* **TASK OBJECTIVE**:
The required output consists solely of the lines from the top of the listing through the line containing "2.46 | 1.42 |", transcribed exactly.

*** MATERIAL SHOWN Section Begins ***

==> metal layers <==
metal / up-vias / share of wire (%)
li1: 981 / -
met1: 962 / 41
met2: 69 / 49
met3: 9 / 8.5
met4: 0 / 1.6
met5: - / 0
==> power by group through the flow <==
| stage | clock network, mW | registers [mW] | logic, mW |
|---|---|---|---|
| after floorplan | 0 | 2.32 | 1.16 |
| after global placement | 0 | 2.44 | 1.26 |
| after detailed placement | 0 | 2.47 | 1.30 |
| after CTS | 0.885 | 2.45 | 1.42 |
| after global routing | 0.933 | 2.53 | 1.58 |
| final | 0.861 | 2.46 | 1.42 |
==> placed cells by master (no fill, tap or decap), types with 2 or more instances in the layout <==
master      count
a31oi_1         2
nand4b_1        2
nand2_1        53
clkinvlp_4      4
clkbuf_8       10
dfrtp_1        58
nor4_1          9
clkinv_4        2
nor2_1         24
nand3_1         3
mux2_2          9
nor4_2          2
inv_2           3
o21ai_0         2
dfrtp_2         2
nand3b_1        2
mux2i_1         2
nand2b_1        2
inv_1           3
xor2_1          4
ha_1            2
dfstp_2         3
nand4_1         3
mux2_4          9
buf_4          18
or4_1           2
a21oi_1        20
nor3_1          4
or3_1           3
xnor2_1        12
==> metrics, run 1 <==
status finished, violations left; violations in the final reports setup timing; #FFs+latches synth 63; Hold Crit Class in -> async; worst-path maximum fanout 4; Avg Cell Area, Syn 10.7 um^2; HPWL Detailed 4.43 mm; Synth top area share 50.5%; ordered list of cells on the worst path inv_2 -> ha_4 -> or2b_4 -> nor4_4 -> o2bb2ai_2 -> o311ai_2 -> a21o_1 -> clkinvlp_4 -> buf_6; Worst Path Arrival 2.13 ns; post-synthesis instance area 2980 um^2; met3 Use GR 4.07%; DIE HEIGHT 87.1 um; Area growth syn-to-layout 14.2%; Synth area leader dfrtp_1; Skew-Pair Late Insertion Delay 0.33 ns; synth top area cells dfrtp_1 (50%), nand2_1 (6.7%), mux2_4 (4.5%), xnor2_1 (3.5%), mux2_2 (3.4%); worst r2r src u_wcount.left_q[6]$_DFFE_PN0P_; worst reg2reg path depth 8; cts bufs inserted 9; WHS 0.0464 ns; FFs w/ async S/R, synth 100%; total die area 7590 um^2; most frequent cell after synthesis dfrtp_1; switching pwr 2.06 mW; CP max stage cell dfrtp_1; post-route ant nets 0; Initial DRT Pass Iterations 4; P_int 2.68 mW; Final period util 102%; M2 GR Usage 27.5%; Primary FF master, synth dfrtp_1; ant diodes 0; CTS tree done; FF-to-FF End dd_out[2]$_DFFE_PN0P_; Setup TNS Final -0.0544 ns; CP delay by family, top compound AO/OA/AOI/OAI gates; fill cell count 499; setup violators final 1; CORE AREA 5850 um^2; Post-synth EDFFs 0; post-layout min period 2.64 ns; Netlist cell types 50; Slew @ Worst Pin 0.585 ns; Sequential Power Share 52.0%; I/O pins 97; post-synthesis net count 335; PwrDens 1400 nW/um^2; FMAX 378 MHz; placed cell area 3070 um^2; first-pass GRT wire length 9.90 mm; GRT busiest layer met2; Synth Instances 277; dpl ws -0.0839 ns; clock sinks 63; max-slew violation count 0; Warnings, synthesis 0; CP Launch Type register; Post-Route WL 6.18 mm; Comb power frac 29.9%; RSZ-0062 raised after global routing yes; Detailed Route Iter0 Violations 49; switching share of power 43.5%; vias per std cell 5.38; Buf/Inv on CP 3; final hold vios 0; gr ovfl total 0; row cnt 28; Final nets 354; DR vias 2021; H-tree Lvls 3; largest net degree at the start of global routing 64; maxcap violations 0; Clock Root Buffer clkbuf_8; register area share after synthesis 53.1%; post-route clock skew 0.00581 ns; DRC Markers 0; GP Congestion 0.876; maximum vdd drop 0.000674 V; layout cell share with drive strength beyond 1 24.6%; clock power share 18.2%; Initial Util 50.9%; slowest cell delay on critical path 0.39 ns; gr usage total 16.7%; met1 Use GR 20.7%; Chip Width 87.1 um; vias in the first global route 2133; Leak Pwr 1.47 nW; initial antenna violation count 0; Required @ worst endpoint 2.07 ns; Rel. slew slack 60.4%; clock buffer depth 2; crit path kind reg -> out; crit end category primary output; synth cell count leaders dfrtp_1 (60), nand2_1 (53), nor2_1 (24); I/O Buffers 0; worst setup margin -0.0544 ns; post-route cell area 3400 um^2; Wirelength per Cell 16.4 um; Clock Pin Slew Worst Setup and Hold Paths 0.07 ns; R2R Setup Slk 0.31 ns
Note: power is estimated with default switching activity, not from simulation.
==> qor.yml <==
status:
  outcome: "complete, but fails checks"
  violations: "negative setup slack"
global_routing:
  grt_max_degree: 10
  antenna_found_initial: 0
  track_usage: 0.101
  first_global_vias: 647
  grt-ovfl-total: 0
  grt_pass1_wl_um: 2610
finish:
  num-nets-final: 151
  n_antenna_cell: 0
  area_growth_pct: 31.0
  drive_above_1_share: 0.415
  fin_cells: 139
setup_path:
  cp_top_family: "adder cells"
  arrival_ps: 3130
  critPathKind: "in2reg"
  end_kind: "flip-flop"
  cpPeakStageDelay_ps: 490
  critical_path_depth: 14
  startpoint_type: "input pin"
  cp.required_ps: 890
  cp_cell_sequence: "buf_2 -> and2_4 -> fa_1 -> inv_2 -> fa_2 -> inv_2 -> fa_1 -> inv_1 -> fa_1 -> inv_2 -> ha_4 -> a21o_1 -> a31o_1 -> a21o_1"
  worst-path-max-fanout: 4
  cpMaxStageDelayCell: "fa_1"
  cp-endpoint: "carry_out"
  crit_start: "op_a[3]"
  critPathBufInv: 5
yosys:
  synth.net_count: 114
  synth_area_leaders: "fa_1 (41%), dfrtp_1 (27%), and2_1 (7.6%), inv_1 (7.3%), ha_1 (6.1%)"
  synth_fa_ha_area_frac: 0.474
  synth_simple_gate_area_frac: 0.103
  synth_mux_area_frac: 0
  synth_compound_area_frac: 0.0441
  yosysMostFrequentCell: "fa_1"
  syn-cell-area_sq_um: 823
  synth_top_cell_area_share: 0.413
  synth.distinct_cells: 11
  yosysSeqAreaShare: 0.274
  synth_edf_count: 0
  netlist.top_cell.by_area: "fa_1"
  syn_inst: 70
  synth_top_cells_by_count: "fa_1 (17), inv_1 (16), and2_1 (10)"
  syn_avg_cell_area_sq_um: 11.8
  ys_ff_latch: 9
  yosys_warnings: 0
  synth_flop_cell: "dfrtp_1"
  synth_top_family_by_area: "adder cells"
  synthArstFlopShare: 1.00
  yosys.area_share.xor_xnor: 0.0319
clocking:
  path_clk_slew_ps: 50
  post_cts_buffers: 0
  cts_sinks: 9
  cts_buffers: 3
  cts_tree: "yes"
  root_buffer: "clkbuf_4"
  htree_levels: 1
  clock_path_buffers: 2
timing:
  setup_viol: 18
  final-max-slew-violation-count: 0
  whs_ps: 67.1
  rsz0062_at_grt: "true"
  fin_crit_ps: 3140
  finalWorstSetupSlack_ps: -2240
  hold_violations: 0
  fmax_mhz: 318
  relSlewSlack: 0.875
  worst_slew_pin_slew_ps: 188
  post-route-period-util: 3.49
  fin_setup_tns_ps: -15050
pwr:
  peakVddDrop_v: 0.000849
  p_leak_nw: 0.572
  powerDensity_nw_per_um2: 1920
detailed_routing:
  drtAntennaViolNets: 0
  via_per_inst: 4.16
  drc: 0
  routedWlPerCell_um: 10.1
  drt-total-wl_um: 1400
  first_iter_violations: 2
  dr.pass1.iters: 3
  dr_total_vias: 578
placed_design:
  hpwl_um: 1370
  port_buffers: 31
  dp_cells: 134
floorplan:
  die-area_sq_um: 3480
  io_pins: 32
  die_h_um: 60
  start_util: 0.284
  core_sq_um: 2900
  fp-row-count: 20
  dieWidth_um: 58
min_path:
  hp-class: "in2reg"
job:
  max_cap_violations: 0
## config.mk

```make
export PLATFORM = sky130hd
export DESIGN_NAME = pinmux_fabric
export DESIGN_NICKNAME = d
export VERILOG_FILES = /design/src/rtl/pinmux_pkg.sv /design/src/rtl/pinmux_sel_regs.sv /design/src/rtl/pinmux_pad_route.sv /design/src/rtl/pinmux_fn_prio.sv /design/src/rtl/pinmux_fabric.sv
export SDC_FILE = /design/constraint.sdc
export NUM_CORES = 1
export LEC_CHECK = 0
export ABC_AREA = 1
export CAP_MARGIN = 20
export CORE_MARGIN = 4
export CORE_UTILIZATION = 55
export CTS_CLUSTER_SIZE = 10
export DETAILED_ROUTE_END_ITERATION = 12
export DONT_BUFFER_PORTS = 1
export GPL_ROUTABILITY_DRIVEN = 0
export PLACE_DENSITY = 0.82
export SETUP_SLACK_MARGIN = 0.02
export SKIP_CTS_REPAIR_TIMING = 1
export SLEW_MARGIN = 20
export SYNTH_ARGS = -nofsm -noshare
export SYNTH_HDL_FRONTEND = slang
export SYNTH_SLANG_ARGS = --single-unit
```

## constraint.sdc

```tcl
create_clock -name clk -period 1.5 [get_ports clk]
set_clock_uncertainty 0.15 [all_clocks]
set_input_delay 0.075 -clock clk [delete_from_list [all_inputs] [get_ports clk]]
set_output_delay 0.075 -clock clk [all_outputs]
set_load 0.02 [all_outputs]
```
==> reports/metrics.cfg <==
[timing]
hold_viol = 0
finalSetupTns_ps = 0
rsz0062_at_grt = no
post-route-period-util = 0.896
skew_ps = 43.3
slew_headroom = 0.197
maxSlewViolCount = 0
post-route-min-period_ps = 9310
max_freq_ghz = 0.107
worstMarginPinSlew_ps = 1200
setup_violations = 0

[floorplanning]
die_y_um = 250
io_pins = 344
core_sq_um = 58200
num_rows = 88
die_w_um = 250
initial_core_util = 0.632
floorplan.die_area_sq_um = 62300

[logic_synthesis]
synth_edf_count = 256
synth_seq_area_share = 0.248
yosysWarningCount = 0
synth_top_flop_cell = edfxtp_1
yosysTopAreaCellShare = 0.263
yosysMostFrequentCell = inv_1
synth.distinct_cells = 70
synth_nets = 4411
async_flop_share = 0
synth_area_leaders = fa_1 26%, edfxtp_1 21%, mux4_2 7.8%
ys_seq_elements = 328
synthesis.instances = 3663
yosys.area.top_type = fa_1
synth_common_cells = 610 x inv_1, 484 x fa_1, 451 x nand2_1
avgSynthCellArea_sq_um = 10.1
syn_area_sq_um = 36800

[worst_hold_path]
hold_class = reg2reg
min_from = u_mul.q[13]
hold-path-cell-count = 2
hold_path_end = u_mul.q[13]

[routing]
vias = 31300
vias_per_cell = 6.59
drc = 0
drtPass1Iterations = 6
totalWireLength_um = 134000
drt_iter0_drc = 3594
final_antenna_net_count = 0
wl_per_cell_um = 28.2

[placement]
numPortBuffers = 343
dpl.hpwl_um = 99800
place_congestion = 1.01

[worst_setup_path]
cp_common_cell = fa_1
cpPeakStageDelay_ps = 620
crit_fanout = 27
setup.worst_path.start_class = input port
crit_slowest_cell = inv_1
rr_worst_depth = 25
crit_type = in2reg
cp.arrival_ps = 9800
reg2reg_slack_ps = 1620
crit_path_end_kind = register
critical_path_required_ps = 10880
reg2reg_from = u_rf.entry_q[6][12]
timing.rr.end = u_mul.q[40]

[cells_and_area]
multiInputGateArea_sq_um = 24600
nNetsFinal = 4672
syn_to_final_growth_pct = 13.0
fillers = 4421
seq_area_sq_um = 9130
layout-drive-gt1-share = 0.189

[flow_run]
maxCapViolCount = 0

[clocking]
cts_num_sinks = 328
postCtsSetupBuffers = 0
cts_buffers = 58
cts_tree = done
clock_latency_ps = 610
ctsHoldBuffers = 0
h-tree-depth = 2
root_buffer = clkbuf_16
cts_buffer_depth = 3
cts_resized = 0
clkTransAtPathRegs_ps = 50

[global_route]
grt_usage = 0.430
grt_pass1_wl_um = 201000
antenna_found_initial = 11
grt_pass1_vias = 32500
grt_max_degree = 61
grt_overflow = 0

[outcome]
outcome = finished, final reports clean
$ cat config.mk
export PLATFORM = sky130hd
export DESIGN_NAME = spi_rx_buffer
export DESIGN_NICKNAME = d
export VERILOG_FILES = /design/src/rtl/spi_rx_pkg.sv /design/src/rtl/rx_cfg_reg.sv /design/src/rtl/rx_frame_fmt.sv /design/src/rtl/rx_byte_fifo.sv /design/src/rtl/rx_event_gen.sv /design/src/rtl/spi_rx_buffer.sv
export SDC_FILE = /design/constraint.sdc
export NUM_CORES = 1
export LEC_CHECK = 0
export BUFFER_PORTS_ARGS = -buffer_cell sky130_fd_sc_hd__buf_2
export CAP_MARGIN = 40
export CORE_MARGIN = 2
export CORE_UTILIZATION = 50
export CTS_CLUSTER_SIZE = 40
export DETAILED_ROUTE_END_ITERATION = 7
export PLACE_DENSITY = 0.73
export SKIP_CTS_REPAIR_TIMING = 1
export SLEW_MARGIN = 0
export SYNTH_ARGS = -nofsm -noshare
export SYNTH_HDL_FRONTEND = slang
export SYNTH_SLANG_ARGS = --single-unit
$ cat constraint.sdc
create_clock -name clk -period 3.87 [get_ports clk]
set_clock_uncertainty 0.1 [all_clocks]
set_input_delay 0.774 -clock clk [delete_from_list [all_inputs] [get_ports clk]]
set_output_delay 0.774 -clock clk [all_outputs]
set_load 0.1 [all_outputs]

*** MATERIAL SHOWN Section Ends ***

* **SOLUTION TO THE EXERCISE**:
==> metal layers <==
metal / up-vias / share of wire (%)
li1: 981 / -
met1: 962 / 41
met2: 69 / 49
met3: 9 / 8.5
met4: 0 / 1.6
met5: - / 0
==> power by group through the flow <==
| stage | clock network, mW | registers [mW] | logic, mW |
|---|---|---|---|
| after floorplan | 0 | 2.32 | 1.16 |
| after global placement | 0 | 2.44 | 1.26 |
| after detailed placement | 0 | 2.47 | 1.30 |
| after CTS | 0.885 | 2.45 | 1.42 |
| after global routing | 0.933 | 2.53 | 1.58 |
| final | 0.861 | 2.46 | 1.42 |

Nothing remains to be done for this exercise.